◆ **Task directions**
Throughout the records below, find each line holding "declaration" and copy it.

==== Records supplied ====

**src/rtl/crotchet_sequencer_if.sv**
```systemverilog
// Control and status bundle between the crotchet sequencer and its host.
// The master drives the controls and frame ticks; the slave (the sequencer) drives the status.
interface crotchet_sequencer_if;
    logic       frame_tick;
    logic       start;
    logic       stop;
    logic       pause;
    logic       loop_en;
    logic [6:0] frame_len;
    logic [6:0] crotchet;
    logic [3:0] phrase;
    logic [2:0] beat;
    logic       crotchet_pulse;
    logic       playing;
    logic       done;

    modport master (
        output frame_tick, start, stop, pause, loop_en, frame_len,
        input  crotchet, phrase, beat, crotchet_pulse, playing, done
    );

    modport slave (
        input  frame_tick, start, stop, pause, loop_en, frame_len,
        output crotchet, phrase, beat, crotchet_pulse, playing, done
    );
endinterface

```
**src/rtl/crotchet_sequencer.sv**
```systemverilog
// Frame-locked crotchet scheduler: counts frame ticks and steps a {phrase, beat} index
// with start/stop/pause/loop control and a strobe on every index change.

// Elaboration-time legality checks on the sequencer geometry.
module crotchet_sequencer_param_chk #(
    parameter int NUM_PHRASES          = 13,
    parameter int CROTCHETS_PER_PHRASE = 8
);
    if ((NUM_PHRASES * CROTCHETS_PER_PHRASE) > 128) begin : g_len_err
        $error("crotchet_sequencer: NUM_PHRASES*CROTCHETS_PER_PHRASE exceeds 128");
    end
    if ((CROTCHETS_PER_PHRASE < 2) ||
        ((CROTCHETS_PER_PHRASE & (CROTCHETS_PER_PHRASE - 1)) != 0)) begin : g_pow2_err
        $error("crotchet_sequencer: CROTCHETS_PER_PHRASE must be a power of two");
    end
endmodule

module crotchet_sequencer #(
    parameter int NUM_PHRASES          = 13,
    parameter int CROTCHETS_PER_PHRASE = 8,
    parameter int FRAMES_PER_CROTCHET  = 52
) (
    input  logic                  clk,
    input  logic                  rst_n,
    crotchet_sequencer_if.slave   bus
);
    localparam int         BEAT_W    = $clog2(CROTCHETS_PER_PHRASE);
    localparam logic [6:0] LAST_IDX  = 7'(NUM_PHRASES * CROTCHETS_PER_PHRASE - 1);
    localparam logic [6:0] DEF_LEN   = 7'(FRAMES_PER_CROTCHET);

    typedef enum logic [1:0] {
        ST_IDLE  = 2'd0,
        ST_PLAY  = 2'd1,
        ST_PAUSE = 2'd2,
        ST_DONE  = 2'd3
    } state_t;

    crotchet_sequencer_param_chk #(
        .NUM_PHRASES          (NUM_PHRASES),
        .CROTCHETS_PER_PHRASE (CROTCHETS_PER_PHRASE)
    ) u_param_chk ();

    state_t     state_r, state_s;
    logic [6:0] cnt_r, cnt_s;
    logic [6:0] len_r, len_s;
    logic [6:0] crot_r, crot_s;
    logic       pulse_r, pulse_s;
    logic       playing_r, done_r;

    // State, counters and status flags; flags are registered from the next state.
    always_ff @(posedge clk or negedge rst_n) begin
        if (!rst_n) begin
            state_r   <= ST_IDLE;
            cnt_r     <= 7'd0;
            len_r     <= DEF_LEN;
            crot_r    <= 7'd0;
            pulse_r   <= 1'b0;
            playing_r <= 1'b0;
            done_r    <= 1'b0;
        end else begin
            state_r   <= state_s;
            cnt_r     <= cnt_s;
            len_r     <= len_s;
            crot_r    <= crot_s;
            pulse_r   <= pulse_s;
            playing_r <= (state_s == ST_PLAY) || (state_s == ST_PAUSE);
            done_r    <= (state_s == ST_DONE);
        end
    end

    // Next-state logic: stop beats start, start beats ticks and pause.
    always_comb begin
        state_s = state_r;
        cnt_s   = cnt_r;
        len_s   = len_r;
        crot_s  = crot_r;
        pulse_s = 1'b0;
        if (bus.stop) begin
            state_s = ST_IDLE;
            cnt_s   = 7'd0;
            crot_s  = 7'd0;
        end else if (bus.start) begin
            len_s   = (bus.frame_len == 7'd0) ? DEF_LEN : bus.frame_len;
            cnt_s   = 7'd0;
            crot_s  = 7'd0;
            pulse_s = 1'b1;
            state_s = bus.pause ? ST_PAUSE : ST_PLAY;
        end else begin
            case (state_r)
                ST_IDLE: begin
                    state_s = ST_IDLE;
                end
                ST_PLAY: begin
                    if (bus.pause) begin
                        state_s = ST_PAUSE;
                    end else if (bus.frame_tick) begin
                        if (cnt_r == (len_r - 7'd1)) begin
                            cnt_s = 7'd0;
                            // Power-of-two beats: a plain increment carries beat into phrase.
                            if (crot_r == LAST_IDX) begin
                                if (bus.loop_en) begin
                                    crot_s  = 7'd0;
                                    pulse_s = 1'b1;
                                end else begin
                                    state_s = ST_DONE;
                                end
                            end else begin
                                crot_s  = crot_r + 7'd1;
                                pulse_s = 1'b1;
                            end
                        end else begin
                            cnt_s = cnt_r + 7'd1;
                        end
                    end else begin
                        state_s = ST_PLAY;
                    end
                end
                ST_PAUSE: begin
                    if (!bus.pause) begin
                        state_s = ST_PLAY;
                    end else begin
                        state_s = ST_PAUSE;
                    end
                end
                ST_DONE: begin
                    state_s = ST_DONE;
                end
                default: begin
                    state_s = ST_IDLE;
                    cnt_s   = 7'd0;
                    crot_s  = 7'd0;
                end
            endcase
        end
    end

    assign bus.crotchet       = crot_r;
    assign bus.beat           = crot_r[BEAT_W-1:0];
    assign bus.phrase         = crot_r[6:BEAT_W];
    assign bus.crotchet_pulse = pulse_r;
    assign bus.playing        = playing_r;
    assign bus.done           = done_r;
endmodule

```
**src/flat_wrapper.sv**
```systemverilog
// flat-port wrapper written by rule: the top's interface ports become plain ports
module crotchet_sequencer_flat 
#(
    parameter int NUM_PHRASES          = 13,
    parameter int CROTCHETS_PER_PHRASE = 8,
    parameter int FRAMES_PER_CROTCHET  = 52
)
  (clk, rst_n, bus_frame_tick, bus_start, bus_stop, bus_pause, bus_loop_en, bus_frame_len, bus_crotchet, bus_phrase, bus_beat, bus_crotchet_pulse, bus_playing, bus_done);
  crotchet_sequencer_if bus_i ();
  input  logic clk;
  input  logic rst_n;
  input wire logic [$bits(bus_i.frame_tick)-1:0] bus_frame_tick;
  input wire logic [$bits(bus_i.start)-1:0] bus_start;
  input wire logic [$bits(bus_i.stop)-1:0] bus_stop;
  input wire logic [$bits(bus_i.pause)-1:0] bus_pause;
  input wire logic [$bits(bus_i.loop_en)-1:0] bus_loop_en;
  input wire logic [$bits(bus_i.frame_len)-1:0] bus_frame_len;
  output wire logic [$bits(bus_i.crotchet)-1:0] bus_crotchet;
  output wire logic [$bits(bus_i.phrase)-1:0] bus_phrase;
  output wire logic [$bits(bus_i.beat)-1:0] bus_beat;
  output wire logic [$bits(bus_i.crotchet_pulse)-1:0] bus_crotchet_pulse;
  output wire logic [$bits(bus_i.playing)-1:0] bus_playing;
  output wire logic [$bits(bus_i.done)-1:0] bus_done;
  assign bus_i.frame_tick = bus_frame_tick;
  assign bus_i.start = bus_start;
  assign bus_i.stop = bus_stop;
  assign bus_i.pause = bus_pause;
  assign bus_i.loop_en = bus_loop_en;
  assign bus_i.frame_len = bus_frame_len;
  assign bus_crotchet = bus_i.crotchet;
  assign bus_phrase = bus_i.phrase;
  assign bus_beat = bus_i.beat;
  assign bus_crotchet_pulse = bus_i.crotchet_pulse;
  assign bus_playing = bus_i.playing;
  assign bus_done = bus_i.done;
  crotchet_sequencer #(.NUM_PHRASES(NUM_PHRASES), .CROTCHETS_PER_PHRASE(CROTCHETS_PER_PHRASE), .FRAMES_PER_CROTCHET(FRAMES_PER_CROTCHET)) u_core (.clk(clk), .rst_n(rst_n), .bus(bus_i));
endmodule
```
**config.mk**
```make
export PLATFORM = sky130hd
export DESIGN_NAME = crotchet_sequencer_flat
export DESIGN_NICKNAME = d
export VERILOG_FILES = /design/src/rtl/crotchet_sequencer_if.sv /design/src/rtl/crotchet_sequencer.sv /design/src/flat_wrapper.sv
export SDC_FILE = /design/constraint.sdc
export NUM_CORES = 1
export LEC_CHECK = 0
export CAP_MARGIN = 20
export CORE_UTILIZATION = 40
export CTS_BUF_LIST = sky130_fd_sc_hd__clkbuf_8 sky130_fd_sc_hd__clkbuf_16
export DETAILED_ROUTE_END_ITERATION = 7
export GPL_TIMING_DRIVEN = 0
export PLACE_DENSITY = 0.71
export SLEW_MARGIN = 0
export SYNTH_ARGS = -nofsm -noshare
export SYNTH_HDL_FRONTEND = slang
export SYNTH_HIERARCHICAL = 1
export SYNTH_SLANG_ARGS = --single-unit
```
**constraint.sdc**
```tcl
create_clock -name clk -period 2.6 [get_ports clk]
set_input_delay 0.39 -clock clk [delete_from_list [all_inputs] [get_ports clk]]
set_output_delay 0.39 -clock clk [all_outputs]
set_load 0.02 [all_outputs]
```
# After elaboration in Yosys (flattened, before gate mapping)
# Cells that the tools add are included.
# word_totals
in_bits	14
reg_bits	26
out_inout_bits	17
word_cells	62
# classes
reduce_logical	9
n_mux	32
bitwise	1
addsub	3
n_eq_ne	10
# ops
op	count
two-way mux 7 bit	15
two-way mux 2 bit	8
adder 7 x 1 -> 7 bit, second input constant	2
nonzero test 3 bit	3
equality test 2 bit, second input constant	4
two-way mux 1 bit	8
one-hot mux 2 bit (4 select lines)	1
equality test 7 bit	1
equality test 7 bit, second input constant	1
zero test 7 bit	1
subtractor 7 x 1 -> 7 bit, second input constant	1
AND reduction 5 bit	1
equality test 2 x 1 -> 1 bit, second input constant	2
!= test 4 bit, second input constant	1
!= test 3 bit, second input constant	1
AND reduction 3 bit	1
zero test 2 bit	1
AND reduction 2 bit	1
logical OR 1 bit	1
NOT 1 bit	1

# Longest topological paths before layout
# logic_depth
ltp_word	10
ltp_mapped	10
mapped_depth_nobuf	9

# Worst setup path after synthesis
# No wires, ideal clock.
# synth_path
kind	register -> register
from	reg u_core.len_r[0]
to	reg u_core.playing_r (netlist: u_core/bus.playing)
t_arrival_ns	2.366
setup_time_ns	0.126
setup_slack_ns	0.108
synth_period_minus_slack_ns	2.492
t_required_ns	2.474
stages_incl_launch_ff	11
path_buffers	1
path_cell_list	dfrtp_1 inv_1 ha_1 xnor3_1 nand4_1 a31oi_4 o21a_1 buf_6 a31oi_1 o32ai_1 ha_1
# synth_via
elab_chain_len	10
elab_cells_between_ends	11
classes_between	1 x add/sub; 3 x eq/ne; 6 x mux; 1 x reduce/logical
# synth_lines
item	line	rtl
start: declaration	crotchet_sequencer.sv:45	logic [6:0] len_r, len_s;
start signal: assignment	crotchet_sequencer.sv:63	len_r <= len_s;
subtractor 7 x 1 -> 7 bit (*)	crotchet_sequencer.sv:97	if (cnt_r == (len_r - 7'd1)) begin
equality test 7 bit (*)	crotchet_sequencer.sv:97	
two-way mux 2 bit (*)	crotchet_sequencer.sv:97	
two-way mux 2 bit (*)	crotchet_sequencer.sv:96	end else if (bus.frame_tick) begin
two-way mux 2 bit (*)	crotchet_sequencer.sv:94	if (bus.pause) begin
one-hot mux 2 bit (4 select lines) (*)	crotchet_sequencer.sv:89	case (state_r)
two-way mux 2 bit (*)	crotchet_sequencer.sv:82	end else if (bus.start) begin
two-way mux 2 bit (*)	crotchet_sequencer.sv:78	if (bus.stop) begin
named net u_core.state_s[1]	crotchet_sequencer.sv:43	state_t state_r, state_s;
equality test 2 x 1 -> 1 bit or equality test 2 bit (tied branches)	crotchet_sequencer.sv:66	playing_r <= (state_s == ST_PLAY) || (state_s == ST_PAUSE);
logical OR 1 bit (*)	crotchet_sequencer.sv:66	
end signal: assignment	crotchet_sequencer.sv:66	
end: declaration	crotchet_sequencer.sv:48	logic playing_r, done_r;
# The timed path passes the listed nets; every way through them passes the cells marked *.
# A chain may end at the register's enable or synchronous reset.

# Worst setup path in the final report
# Same ends and word-level chain as after synthesis.

==> results.yml <==
floorplan:
  die_area_sq_mm: 0.00445
  row_count: 23
  core_area_sq_mm: 0.00400
  die_height_um: 66.7
  pin_count: 31
  initial_core_util_pct: 41.9
  die_w_um: 66.7
synth:
  yosysUniqueCellTypes: 57
  syn_avg_cell_area_sq_um: 10.2
  synth-seq-area-share_pct: 39.1
  yosysWarnings: 6
  ys_async_sr_fraction_pct: 100
  syn_nets: 183
  synth-edff-count: 0
  synth_top_area_cell: "dfrtp_1"
  synthCells: 165
  synth_top_flop_cell: "dfrtp_1"
  synth-seq-cells: 26
  netlist_top_cells_area: "dfrtp_1 (34%), dfstp_2 (4.7%), buf_4 (3.6%)"
  syn_area_sq_mm: 0.00168
  synth_top_cell_area_share_pct: 34.4
cts:
  cts_tree: "done"
  cts.clk_slew.worst_paths_ns: 0.09
  clk_latency_ns: 0.27
  cts_buffers: 3
  htree_levels: 1
  clock_sinks: 26
  clk_path_buf_depth: 2
  hold_buffers: 0
  cts_root_buffer: "clkbuf_8"
placed_design:
  place_congestion: 0.766
  dp_hpwl_mm: 2.69
  pre_cts_ws_ns: -0.193
  placed_area_sq_mm: 0.00204
  port-buffer-count: 29
  dp_cells: 245
route:
  dr_total_vias: 1416
  wl_per_cell_um: 13.9
  drt_wl_total_mm: 3.59
  ant_nets: 0
  drt-vias-per-instance: 5.47
  first_pass_iters: 4
  remaining_drc_errors: 0
  drt_iter0_markers: 45
global_route:
  grt_use_total_pct: 18.2
  grt_start_max_net_pins: 16
  grt_pass1_vias: 1276
  grt_pass1_wl_mm: 6.04
  antenna_found_initial: 0
  grt-ovfl-total: 0
critical_path:
  crit_type: "flip-flop to flip-flop"
  critPathLaunchType: "flip-flop"
  r2r_slack_ns: 0.24
  cp.arrival_ns: 2.53
  critPathRequiredTime_ns: 2.77
  worst-r2r-cell-count: 10
  worstReg2RegEnd: "u_core/bus.playing"
  path_max_fanout: 7
  critical_path.endpoint_type: "flip-flop"
  timing.rr.start: "u_core/len_r[0]"
sta:
  rsz0062_at_grt: "no"
  worstMarginPinSlew_ns: 0.745
  period_share_pct: 90.9
  finalMaxSlewViolations: 0
  layout_setup_ws_ns: 0.236
  fmax_ghz: 0.423
  whs_ns: 0.464
  final_period_minus_worst_setup_slack_ns: 2.36
  max_slew_margin_pct: 49.9
  finClkSkew_ns: 0.00177
  setup-violations-final: 0
  finalHoldViolCount: 0
final_layout:
  final_nets: 228
  fin_area_sq_mm: 0.00221
  num_antenna_cells: 0
  drive_gt1_share_pct: 23.4
  syn2layout_area_growth_pct: 31.7
  final_cells: 259
power_and_ir_drop:
  p_leak_nw: 0.926
  ir_drop_mv: 0.429
  powerDensity_mw_per_mm2: 447
min_path:
  holdPathEnd: "u_core/bus.crotchet_pulse"
  hold_depth: 2
  hp-class: "input port to flip-flop"
  hp-start: "bus_stop"
outcome:
  outcome: "finished clean"
flow_run:
  max_cap_violations: 0
cell type report:
type / instances / area (sq um)
clock buffers: 3 / 41.3
multi-input cells: 124 / 943
plain buffers: 12 / 82.6
repair buffers: 40 / 380
clock inverters: 1 / 30.0
flip-flops and latches: 26 / 656
inverters: 3 / 11.3
well taps: 50 / 62.6
fillers: 356 / 1790
registers in the layout (all words and copies together), names as in the netlist:
register,count
u_core/bus.done,1
u_core/cnt_r,7
u_core/bus.crotchet_pulse,1
u_core/len_r,7
u_core/bus.crotchet,7
u_core/bus.playing,1
u_core/state_r,2
per-stage QoR:
stage	utilization, %	power (mW)	TNS, ns
floorplan	-	0.568	0
global placement	50.7	0.624	-0.162
detailed placement	51.1	0.631	-0.247
CTS	53.6	0.978	0
global route	55.2	1.03	0
finish	55.2	0.986	0
cells in the mapped netlist, drive strengths merged, types with 2 or more instances:
library cell   n
dfrtp         23
nand2         14
nor2          13
buf            9
nor3           9
nand3          6
a21oi          5
or3            5
xor2           5
a31oi          4
ha             4
xnor2          4
a31o           3
clkbuf         3
dfstp          3
inv            3
nand2b         3
nor2b          3
nor4           3
o211ai         3
o21ai          3
o22a           3
a211o          2
a221o          2
a22o           2
mux2           2
nand3b         2
nand4          2
nor3b          2
o2111ai        2
o31ai          2
or2            2
xnor3          2
cell usage in the layout, fill, tap and decap left out, types with 3 or more instances in the layout:
master and instances:
o21ai_0 3, nor2_1 12, clkbuf_1 3, dfrtp_1 22
nor3_1 6, nand3_1 6, buf_4 18, inv_1 3
a31oi_1 3, xor2_1 4, clkbuf_8 3, nor2b_1 3
clkdlybuf4s50_1 29, dfstp_2 3, or3_1 5, ha_1 3
o22a_1 3, nand2_1 14, a21oi_1 5, xnor2_1 4
nand2b_1 3
routing by layer:
metal,vias up,track usage (%),part of all wire (%)
li1,694,-,-
met5,-,0,0
met1,698,25.3,48
met4,0,6.38,1.4
met2,19,28.7,48
met3,5,2.57,2.1
repair_timing:
item	in CTS	in global routing
hold endpoints to repair	0	0
setup buffers	2	8
cloned	0	0
pin swaps	2	5
setup endpoints to repair	2	2
resized for setup	2	2
logic make-up (layout without fill, tap and decap cells):
logic type	count (synthesis)	count (layout)	synth area share (%)
and+or+nand+nor	69	69	24.3
AOI/OAI and AO/OA	37	37	18.3
DFF	26	26	39.1
buffers and inverters	15	59	5.60
xor gates and xnor gates	11	11	7.84
adders and majority gates	4	4	2.99
muxes	3	3	1.94
worst max-delay path, stage by stage, from the launching register on:
cell	delay, ns
dfrtp_2	0.39
inv_1	0.06
ha_2	0.21
o21bai_1	0.16
a211o_2	0.35
a31oi_4	0.15
o21a_1	0.15
buf_6	0.12
a31oi_1	0.08
o32ai_2	0.32
ha_1	0.27
power by group:
group / internal [mW] / switching, mW / leakage, nW
Sequential: 0.430 / 0.0257 / 0.340
Combinational: 0.0995 / 0.0896 / 0.550
Clock: 0.206 / 0.136 / 0.0357
Total: 0.735 / 0.251 / 0.926
how the worst max path moves through the flow:
stage	from	end	slack, ns	cells after the start
CTS	u_core/len_r[0]	u_core/bus.playing	0.02	10
global route	u_core/len_r[0]	u_core/bus.playing	0.07	10
floorplan	u_core/len_r[0]	u_core/bus.playing	0.11	10
detailed placement	u_core/len_r[0]	u_core/bus.playing	-0.19	10
global placement	u_core/len_r[0]	u_core/bus.playing	-0.15	10
finish	u_core/len_r[0]	u_core/bus.playing	0.24	10
Note: power is estimated with default switching activity, not from simulation.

====

◆ **Problem solution**
start: declaration	crotchet_sequencer.sv:45	logic [6:0] len_r, len_s;
end: declaration	crotchet_sequencer.sv:48	logic playing_r, done_r;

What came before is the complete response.